The depiction of Christ's arrival on Earth echoes Psalm 104 1-6.

==Related works==
Aurelio de Santos Otero writes that the author appears to be familiar with, or at least was influenced by, various other apocalyptic literature other than the Apocalypse of John, including the Assumption of Moses, the Ascension of Isaiah, and the Sibylline Oracles. Charles Wright also argues that the long version loosely quotes 6 Ezra 15:14.

==Influence==
The Apocalypse of Thomas was widespread in Northwestern Europe, with manuscripts dating between the eighth and the eleventh century. Despite the condemnation in the Gelasian Decree, this did not seem to curtail its popularity: the Apocalypse was most likely accepted as canonical "in certain parts of Western Christendom in the ninth and tenth centuries". A number of medieval homilies reference the Apocalypse of Thomas or its content. These medieval adaptations generally focused on the most dramatic and terrifying parts, such as the foretold mass destruction. Mary Jett suggests that the medieval interest may not entirely match the original use of the work in the times of the Roman Empire; she notes that some older manuscripts include a full eighth day of the end times which is more triumphant, where an Angel of Peace liberates the elect, and the depiction of this happy eighth day can be as long as the other seven days put together.

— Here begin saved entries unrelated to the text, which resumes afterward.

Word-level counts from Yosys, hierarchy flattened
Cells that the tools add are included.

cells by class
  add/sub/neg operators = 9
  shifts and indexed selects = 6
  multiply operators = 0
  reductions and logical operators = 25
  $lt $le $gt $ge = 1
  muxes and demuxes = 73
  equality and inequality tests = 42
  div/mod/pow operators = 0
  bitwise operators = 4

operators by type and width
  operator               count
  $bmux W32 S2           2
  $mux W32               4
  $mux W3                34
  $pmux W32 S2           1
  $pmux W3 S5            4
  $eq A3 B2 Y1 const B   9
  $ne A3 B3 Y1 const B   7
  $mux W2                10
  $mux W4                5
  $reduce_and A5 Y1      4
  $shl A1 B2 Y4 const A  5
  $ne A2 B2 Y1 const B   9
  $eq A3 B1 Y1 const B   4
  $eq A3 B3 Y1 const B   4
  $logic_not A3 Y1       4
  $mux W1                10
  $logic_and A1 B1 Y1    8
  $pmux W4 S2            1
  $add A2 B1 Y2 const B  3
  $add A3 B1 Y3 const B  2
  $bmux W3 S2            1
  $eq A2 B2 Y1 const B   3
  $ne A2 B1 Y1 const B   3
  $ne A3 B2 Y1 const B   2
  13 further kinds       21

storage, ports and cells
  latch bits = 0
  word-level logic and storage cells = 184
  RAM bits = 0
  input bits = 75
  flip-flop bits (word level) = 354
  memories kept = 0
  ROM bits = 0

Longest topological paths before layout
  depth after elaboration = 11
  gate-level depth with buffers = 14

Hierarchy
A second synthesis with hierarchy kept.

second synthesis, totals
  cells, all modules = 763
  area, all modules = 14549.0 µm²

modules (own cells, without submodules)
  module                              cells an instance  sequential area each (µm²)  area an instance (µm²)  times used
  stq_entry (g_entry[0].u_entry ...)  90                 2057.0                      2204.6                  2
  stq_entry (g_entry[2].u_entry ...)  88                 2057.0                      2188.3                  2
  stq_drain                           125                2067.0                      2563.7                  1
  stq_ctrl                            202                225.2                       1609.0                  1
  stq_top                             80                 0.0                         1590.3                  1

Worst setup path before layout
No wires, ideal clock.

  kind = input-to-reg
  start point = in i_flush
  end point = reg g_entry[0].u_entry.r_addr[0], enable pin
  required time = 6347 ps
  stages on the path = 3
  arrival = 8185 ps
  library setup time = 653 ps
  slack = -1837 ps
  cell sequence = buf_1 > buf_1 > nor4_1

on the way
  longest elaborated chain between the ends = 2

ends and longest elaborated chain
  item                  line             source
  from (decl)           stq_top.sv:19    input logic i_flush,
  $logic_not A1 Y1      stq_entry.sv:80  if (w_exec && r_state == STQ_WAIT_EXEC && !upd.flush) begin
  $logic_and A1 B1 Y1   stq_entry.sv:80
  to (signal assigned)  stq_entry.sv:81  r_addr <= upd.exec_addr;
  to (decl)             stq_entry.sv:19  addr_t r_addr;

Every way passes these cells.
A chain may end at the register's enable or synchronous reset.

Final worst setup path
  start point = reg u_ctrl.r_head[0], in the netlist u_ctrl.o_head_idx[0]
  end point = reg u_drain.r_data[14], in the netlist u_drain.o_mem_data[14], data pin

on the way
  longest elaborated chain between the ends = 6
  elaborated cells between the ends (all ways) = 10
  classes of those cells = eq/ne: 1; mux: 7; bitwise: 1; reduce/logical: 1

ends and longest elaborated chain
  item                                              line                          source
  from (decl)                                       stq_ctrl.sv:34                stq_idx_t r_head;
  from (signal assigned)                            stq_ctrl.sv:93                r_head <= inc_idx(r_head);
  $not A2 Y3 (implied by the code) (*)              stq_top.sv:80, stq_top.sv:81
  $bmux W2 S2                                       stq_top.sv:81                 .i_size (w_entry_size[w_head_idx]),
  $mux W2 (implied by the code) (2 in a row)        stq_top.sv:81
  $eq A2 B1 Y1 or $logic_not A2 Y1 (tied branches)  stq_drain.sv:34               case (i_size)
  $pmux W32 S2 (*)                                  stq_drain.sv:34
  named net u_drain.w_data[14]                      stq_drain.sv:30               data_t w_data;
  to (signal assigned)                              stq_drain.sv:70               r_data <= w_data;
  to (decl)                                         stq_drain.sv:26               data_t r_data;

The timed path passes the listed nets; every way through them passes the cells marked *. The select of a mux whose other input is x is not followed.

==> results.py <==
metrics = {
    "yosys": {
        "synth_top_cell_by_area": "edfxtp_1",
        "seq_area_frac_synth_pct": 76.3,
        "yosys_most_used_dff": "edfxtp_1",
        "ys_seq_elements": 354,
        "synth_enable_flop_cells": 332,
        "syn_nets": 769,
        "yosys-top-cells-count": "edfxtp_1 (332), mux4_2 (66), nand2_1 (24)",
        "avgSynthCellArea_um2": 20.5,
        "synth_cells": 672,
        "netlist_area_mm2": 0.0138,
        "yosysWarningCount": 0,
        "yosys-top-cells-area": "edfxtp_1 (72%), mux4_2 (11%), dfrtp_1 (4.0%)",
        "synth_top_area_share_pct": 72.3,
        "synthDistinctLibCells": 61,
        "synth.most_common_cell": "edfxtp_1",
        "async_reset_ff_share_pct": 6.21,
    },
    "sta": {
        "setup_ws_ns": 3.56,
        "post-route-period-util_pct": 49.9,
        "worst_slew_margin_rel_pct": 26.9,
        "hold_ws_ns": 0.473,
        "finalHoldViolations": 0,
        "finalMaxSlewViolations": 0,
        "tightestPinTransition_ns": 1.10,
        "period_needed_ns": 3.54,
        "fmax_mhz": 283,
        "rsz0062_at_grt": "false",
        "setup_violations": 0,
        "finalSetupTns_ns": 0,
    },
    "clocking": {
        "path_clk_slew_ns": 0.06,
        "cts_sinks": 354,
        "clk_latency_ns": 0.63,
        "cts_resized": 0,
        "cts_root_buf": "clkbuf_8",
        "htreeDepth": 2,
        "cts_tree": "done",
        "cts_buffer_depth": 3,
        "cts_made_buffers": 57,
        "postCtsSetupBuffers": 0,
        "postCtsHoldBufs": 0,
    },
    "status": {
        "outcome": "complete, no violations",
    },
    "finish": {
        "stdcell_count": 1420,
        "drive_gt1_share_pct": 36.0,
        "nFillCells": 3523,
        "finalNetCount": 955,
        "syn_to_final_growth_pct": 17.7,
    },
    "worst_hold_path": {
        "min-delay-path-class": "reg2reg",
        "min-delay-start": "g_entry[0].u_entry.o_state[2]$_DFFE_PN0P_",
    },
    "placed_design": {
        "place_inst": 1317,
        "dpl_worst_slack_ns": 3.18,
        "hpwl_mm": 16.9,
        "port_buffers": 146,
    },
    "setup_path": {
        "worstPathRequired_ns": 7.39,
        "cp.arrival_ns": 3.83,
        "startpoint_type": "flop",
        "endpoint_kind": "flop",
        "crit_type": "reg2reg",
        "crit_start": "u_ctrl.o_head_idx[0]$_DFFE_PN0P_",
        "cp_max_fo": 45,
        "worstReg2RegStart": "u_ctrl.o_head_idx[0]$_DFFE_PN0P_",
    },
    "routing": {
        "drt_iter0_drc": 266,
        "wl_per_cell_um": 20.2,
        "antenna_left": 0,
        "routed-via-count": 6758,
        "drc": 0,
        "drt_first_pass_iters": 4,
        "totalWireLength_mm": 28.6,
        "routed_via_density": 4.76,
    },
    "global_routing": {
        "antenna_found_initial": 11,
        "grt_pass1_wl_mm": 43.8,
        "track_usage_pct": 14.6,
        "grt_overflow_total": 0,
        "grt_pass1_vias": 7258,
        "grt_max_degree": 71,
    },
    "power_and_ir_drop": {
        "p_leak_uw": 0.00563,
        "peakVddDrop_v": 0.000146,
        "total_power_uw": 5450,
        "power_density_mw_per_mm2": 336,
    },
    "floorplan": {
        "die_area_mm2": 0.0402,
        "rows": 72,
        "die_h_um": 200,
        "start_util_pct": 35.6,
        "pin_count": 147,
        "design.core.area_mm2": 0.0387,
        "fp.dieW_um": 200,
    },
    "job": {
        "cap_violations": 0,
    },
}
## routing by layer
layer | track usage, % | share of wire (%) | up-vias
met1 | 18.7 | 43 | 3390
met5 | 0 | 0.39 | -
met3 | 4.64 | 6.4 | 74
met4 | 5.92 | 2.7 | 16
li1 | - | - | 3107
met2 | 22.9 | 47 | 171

The interpolated version of the Apocalypse is notable for having inspired the Fifteen Signs before Doomsday, a list of fifteen signs given over fifteen days announcing Judgment Day, a visionary list which spread all over Europe and remained popular possibly into Shakespeare's day.

Charles Wright speculates that the Anglo-Saxon version of the Apocalypse of Thomas found in the Vercelli Book may have included redactions by the compiler and/or translator hostile to the English Benedictine Reform of the late 10th century when the book was written. This version seems hostile to some sort of new priestly establishment, and ties the alleged corruption of these "young kings, young popes, young bishops and young ealdormense" to the approaching doomsday.